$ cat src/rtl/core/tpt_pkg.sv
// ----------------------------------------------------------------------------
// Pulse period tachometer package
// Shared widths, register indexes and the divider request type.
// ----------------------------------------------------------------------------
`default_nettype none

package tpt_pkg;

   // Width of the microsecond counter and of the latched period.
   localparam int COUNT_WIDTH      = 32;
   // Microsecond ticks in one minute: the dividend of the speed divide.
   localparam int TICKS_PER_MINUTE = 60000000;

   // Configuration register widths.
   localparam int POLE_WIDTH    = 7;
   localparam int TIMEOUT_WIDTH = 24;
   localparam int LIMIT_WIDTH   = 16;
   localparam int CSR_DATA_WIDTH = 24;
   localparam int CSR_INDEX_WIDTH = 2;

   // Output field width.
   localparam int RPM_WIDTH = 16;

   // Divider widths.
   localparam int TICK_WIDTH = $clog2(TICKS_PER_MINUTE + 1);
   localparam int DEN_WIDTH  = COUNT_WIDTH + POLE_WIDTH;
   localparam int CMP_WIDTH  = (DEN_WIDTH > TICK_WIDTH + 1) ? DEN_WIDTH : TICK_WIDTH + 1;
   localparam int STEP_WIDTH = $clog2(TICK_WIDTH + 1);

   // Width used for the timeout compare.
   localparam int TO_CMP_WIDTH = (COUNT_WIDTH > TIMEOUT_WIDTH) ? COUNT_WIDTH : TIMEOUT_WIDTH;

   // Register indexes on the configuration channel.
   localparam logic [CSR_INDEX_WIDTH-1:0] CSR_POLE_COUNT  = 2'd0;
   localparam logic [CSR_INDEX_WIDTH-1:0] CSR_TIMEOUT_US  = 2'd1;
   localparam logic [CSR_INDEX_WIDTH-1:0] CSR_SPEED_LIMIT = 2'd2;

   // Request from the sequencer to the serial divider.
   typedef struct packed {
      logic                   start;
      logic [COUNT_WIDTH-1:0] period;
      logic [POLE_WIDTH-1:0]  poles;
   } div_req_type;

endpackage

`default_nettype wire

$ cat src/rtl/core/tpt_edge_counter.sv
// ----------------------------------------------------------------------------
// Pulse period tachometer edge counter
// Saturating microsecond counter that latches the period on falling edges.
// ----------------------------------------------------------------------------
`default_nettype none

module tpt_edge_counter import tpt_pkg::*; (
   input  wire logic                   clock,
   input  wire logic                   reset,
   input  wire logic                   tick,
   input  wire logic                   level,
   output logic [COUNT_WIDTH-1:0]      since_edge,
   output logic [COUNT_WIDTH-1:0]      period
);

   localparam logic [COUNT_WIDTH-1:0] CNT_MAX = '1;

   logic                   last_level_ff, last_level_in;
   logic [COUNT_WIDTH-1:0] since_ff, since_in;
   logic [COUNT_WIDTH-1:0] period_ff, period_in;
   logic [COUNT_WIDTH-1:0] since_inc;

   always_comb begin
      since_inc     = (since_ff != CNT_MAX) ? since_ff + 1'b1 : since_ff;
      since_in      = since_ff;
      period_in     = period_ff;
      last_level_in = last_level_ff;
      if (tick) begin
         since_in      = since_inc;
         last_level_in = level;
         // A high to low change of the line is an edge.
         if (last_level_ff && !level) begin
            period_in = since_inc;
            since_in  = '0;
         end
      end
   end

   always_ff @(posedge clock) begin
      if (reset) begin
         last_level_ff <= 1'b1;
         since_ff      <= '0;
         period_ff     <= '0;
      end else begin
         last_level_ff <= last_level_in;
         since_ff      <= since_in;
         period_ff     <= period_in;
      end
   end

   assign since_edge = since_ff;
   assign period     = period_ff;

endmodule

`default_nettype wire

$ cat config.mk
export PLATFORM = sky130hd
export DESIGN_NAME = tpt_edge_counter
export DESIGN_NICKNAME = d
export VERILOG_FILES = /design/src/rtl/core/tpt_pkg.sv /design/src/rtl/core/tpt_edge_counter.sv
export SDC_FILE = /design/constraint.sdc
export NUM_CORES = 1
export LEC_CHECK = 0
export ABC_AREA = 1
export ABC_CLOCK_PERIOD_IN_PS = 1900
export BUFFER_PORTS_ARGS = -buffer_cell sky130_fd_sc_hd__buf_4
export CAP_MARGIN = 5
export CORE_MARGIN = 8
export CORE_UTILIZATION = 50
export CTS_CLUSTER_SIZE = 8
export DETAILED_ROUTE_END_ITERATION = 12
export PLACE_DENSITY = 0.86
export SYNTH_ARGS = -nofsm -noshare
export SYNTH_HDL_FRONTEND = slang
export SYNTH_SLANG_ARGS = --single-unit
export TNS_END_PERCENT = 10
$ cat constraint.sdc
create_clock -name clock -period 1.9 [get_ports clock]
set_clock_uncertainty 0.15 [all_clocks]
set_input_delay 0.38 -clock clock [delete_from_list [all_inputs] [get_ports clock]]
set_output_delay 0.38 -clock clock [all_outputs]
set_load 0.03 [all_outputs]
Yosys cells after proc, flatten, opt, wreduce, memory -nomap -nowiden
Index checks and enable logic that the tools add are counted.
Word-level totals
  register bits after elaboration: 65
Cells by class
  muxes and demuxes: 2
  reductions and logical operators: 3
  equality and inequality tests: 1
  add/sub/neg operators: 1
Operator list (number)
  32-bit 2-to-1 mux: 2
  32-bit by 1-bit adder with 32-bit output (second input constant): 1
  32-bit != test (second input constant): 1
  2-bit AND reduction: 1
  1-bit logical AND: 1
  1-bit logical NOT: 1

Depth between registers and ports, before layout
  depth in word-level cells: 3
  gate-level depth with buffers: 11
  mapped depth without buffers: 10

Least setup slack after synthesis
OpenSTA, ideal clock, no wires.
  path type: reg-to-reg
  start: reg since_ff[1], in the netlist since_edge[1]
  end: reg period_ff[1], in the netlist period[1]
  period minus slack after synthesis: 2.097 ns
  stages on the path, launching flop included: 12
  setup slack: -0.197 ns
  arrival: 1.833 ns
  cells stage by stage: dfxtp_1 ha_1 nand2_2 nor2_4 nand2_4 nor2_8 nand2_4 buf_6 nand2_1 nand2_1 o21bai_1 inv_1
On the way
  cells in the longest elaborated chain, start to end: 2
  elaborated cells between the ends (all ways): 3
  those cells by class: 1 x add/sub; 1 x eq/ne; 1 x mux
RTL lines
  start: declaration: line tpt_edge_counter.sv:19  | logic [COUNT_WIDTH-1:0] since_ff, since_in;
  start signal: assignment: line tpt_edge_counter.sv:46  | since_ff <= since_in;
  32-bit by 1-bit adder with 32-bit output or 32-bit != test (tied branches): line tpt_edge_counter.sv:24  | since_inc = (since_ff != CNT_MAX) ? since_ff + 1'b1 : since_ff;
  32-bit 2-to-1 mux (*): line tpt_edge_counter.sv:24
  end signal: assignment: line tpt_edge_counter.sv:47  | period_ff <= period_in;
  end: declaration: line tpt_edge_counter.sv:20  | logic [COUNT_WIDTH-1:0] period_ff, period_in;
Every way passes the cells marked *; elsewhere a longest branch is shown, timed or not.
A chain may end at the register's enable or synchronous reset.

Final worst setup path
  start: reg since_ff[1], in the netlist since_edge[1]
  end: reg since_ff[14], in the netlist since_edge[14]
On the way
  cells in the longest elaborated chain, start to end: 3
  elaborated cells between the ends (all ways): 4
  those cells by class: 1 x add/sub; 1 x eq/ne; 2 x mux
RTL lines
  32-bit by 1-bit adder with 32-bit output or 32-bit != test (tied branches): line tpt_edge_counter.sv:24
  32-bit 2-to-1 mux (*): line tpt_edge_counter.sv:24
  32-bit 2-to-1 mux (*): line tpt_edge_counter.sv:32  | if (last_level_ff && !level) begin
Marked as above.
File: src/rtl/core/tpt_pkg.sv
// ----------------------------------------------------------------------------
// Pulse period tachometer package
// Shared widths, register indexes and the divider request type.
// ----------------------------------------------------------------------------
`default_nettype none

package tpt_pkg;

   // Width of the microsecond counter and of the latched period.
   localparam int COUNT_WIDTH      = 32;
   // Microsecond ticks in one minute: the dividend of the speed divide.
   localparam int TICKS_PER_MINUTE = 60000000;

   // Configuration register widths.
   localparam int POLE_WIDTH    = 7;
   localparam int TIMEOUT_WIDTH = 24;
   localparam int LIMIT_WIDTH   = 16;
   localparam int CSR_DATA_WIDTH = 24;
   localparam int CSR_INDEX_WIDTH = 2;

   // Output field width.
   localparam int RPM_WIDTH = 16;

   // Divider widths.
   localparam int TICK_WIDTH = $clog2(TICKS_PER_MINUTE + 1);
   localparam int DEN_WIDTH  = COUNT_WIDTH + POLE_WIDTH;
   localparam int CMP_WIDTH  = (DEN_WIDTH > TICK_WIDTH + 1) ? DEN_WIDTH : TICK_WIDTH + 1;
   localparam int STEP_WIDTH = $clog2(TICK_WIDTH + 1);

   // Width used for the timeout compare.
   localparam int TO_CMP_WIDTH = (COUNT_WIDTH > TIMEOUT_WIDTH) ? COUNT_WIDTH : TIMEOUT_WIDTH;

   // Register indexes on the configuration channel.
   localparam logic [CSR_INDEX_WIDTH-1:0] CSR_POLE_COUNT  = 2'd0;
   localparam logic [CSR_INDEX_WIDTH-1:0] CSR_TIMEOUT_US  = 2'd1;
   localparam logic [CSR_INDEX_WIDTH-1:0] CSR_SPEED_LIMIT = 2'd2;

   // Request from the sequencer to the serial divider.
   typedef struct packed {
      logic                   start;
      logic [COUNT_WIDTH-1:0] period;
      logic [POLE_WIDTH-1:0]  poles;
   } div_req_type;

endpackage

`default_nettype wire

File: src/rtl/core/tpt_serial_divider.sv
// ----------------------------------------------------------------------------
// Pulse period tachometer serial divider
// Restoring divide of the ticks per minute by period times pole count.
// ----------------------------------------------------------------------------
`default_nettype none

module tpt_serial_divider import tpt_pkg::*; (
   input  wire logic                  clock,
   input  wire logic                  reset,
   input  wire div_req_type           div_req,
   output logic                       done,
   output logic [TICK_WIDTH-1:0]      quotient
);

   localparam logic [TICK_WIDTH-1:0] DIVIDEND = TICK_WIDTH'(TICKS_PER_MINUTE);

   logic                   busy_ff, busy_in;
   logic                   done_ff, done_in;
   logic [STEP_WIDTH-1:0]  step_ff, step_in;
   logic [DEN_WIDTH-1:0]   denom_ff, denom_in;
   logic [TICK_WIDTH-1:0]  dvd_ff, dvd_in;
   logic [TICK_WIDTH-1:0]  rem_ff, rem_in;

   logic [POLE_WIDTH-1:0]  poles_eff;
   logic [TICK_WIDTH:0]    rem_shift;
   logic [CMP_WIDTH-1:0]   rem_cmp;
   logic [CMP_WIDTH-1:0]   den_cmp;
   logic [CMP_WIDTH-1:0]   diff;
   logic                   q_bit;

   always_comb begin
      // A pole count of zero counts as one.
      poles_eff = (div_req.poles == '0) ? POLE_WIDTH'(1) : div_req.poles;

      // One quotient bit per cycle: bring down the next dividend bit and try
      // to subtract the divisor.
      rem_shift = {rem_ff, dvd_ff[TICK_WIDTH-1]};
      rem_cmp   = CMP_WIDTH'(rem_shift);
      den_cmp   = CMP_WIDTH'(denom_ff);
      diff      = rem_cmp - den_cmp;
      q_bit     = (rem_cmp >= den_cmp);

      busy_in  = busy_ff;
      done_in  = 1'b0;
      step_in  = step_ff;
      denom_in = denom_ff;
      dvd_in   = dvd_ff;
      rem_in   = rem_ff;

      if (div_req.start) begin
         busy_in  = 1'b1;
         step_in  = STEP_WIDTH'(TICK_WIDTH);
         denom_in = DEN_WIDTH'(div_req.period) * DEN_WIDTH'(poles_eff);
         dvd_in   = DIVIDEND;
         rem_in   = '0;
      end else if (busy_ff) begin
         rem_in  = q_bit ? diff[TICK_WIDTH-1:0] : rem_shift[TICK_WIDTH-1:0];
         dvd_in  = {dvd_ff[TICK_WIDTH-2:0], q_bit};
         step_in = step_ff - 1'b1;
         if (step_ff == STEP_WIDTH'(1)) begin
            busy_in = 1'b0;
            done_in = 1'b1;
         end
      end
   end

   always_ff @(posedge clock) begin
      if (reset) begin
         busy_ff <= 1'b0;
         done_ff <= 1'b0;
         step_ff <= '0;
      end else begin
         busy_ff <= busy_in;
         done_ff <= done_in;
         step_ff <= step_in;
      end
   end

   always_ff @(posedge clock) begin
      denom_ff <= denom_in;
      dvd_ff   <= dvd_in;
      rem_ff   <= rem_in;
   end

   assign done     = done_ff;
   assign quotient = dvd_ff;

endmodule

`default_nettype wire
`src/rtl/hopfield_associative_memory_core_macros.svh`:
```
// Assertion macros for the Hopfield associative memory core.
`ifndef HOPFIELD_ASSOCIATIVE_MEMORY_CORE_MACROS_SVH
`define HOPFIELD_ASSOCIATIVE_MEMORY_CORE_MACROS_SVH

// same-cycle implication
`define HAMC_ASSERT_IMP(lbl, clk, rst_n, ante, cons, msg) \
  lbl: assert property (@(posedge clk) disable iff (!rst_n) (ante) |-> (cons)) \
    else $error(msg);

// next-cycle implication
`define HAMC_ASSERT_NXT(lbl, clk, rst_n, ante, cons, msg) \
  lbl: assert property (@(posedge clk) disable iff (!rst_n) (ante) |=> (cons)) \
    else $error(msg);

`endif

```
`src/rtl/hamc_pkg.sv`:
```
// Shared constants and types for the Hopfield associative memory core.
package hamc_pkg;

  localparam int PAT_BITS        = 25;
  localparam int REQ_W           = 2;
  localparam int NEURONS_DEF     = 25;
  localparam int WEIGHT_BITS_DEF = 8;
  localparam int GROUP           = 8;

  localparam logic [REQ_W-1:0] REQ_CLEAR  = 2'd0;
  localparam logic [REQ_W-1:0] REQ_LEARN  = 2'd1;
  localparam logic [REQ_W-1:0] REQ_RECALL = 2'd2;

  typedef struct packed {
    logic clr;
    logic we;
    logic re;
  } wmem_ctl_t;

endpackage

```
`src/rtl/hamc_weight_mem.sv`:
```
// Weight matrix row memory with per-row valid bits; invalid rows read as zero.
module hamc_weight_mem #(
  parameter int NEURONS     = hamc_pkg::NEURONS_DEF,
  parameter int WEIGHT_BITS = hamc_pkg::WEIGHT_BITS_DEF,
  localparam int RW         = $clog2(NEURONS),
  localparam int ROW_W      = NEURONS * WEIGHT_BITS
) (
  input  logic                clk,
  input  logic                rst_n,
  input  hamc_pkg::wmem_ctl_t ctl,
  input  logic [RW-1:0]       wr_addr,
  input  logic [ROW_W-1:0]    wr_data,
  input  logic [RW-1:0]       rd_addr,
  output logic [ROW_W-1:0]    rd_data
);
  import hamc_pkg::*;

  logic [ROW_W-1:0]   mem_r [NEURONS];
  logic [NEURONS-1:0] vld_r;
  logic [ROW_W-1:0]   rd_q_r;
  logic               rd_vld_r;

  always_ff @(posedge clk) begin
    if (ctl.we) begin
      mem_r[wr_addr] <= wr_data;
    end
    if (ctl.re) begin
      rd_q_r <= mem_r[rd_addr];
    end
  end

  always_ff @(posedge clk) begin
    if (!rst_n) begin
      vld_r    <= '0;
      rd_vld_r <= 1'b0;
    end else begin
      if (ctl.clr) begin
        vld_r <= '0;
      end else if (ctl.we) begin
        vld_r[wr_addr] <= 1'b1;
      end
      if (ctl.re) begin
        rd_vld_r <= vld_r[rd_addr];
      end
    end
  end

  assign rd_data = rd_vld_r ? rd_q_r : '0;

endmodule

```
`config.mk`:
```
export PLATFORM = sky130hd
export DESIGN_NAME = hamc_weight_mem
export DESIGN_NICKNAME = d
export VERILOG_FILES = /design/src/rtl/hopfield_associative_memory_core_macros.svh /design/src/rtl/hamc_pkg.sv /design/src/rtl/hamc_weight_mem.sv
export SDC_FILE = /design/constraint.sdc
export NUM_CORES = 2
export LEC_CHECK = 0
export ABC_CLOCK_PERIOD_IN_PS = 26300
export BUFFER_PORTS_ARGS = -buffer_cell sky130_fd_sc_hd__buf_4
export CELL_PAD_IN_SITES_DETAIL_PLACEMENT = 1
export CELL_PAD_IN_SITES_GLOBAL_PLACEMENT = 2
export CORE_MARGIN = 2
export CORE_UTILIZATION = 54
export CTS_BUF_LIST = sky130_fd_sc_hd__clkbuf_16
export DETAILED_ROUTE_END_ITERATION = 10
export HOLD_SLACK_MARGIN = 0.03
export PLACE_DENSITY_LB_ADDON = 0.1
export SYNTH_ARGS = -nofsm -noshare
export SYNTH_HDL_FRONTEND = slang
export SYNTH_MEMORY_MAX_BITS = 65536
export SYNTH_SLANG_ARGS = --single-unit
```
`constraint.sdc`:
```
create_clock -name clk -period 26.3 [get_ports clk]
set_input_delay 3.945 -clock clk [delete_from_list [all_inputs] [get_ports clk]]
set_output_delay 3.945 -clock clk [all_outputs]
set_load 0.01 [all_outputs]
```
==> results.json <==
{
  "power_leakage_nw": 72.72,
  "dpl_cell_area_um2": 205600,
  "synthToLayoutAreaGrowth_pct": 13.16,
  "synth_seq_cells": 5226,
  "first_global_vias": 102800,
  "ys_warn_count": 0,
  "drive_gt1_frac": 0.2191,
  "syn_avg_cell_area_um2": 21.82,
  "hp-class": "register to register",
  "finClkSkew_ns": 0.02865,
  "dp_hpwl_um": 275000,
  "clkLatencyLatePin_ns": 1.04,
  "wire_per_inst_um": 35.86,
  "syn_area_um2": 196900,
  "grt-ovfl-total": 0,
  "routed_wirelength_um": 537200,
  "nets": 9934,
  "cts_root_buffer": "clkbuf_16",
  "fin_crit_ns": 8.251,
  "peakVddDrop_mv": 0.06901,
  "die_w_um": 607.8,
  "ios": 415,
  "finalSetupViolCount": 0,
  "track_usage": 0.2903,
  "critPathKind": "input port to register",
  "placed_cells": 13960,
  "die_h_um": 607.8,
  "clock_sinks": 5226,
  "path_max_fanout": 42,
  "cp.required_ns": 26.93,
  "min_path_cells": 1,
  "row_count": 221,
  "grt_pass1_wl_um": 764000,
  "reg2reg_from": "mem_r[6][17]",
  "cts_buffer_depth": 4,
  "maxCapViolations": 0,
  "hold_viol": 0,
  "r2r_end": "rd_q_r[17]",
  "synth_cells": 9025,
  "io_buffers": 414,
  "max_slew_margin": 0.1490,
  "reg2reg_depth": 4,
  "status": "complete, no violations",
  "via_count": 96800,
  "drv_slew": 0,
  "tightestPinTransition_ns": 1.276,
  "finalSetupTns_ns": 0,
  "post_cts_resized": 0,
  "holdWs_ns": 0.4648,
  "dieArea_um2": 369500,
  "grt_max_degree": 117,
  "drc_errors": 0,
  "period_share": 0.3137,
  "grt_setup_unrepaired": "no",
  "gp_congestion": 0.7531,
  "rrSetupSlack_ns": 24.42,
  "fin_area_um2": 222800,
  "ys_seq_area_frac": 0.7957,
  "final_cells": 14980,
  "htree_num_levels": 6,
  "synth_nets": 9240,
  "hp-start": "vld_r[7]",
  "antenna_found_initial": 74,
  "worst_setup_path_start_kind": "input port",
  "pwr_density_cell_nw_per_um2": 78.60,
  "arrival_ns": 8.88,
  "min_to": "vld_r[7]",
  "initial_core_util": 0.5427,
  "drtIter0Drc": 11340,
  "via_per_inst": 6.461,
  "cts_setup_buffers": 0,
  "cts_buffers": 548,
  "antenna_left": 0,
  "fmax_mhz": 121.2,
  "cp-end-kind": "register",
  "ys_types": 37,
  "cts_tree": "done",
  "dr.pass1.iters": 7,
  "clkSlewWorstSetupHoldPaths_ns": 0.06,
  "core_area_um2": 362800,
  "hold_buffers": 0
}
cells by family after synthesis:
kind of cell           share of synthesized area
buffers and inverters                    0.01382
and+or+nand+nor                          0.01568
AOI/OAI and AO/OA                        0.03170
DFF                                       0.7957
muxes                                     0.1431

┄┄┄┄┄┄┄┄┄┄

WHAT THE TASK REQUIRES => Return a copy of each line in the records above that has "define" in it.

FINISHED TASK =>
`define HOPFIELD_ASSOCIATIVE_MEMORY_CORE_MACROS_SVH
`define HAMC_ASSERT_IMP(lbl, clk, rst_n, ante, cons, msg) \
`define HAMC_ASSERT_NXT(lbl, clk, rst_n, ante, cons, msg) \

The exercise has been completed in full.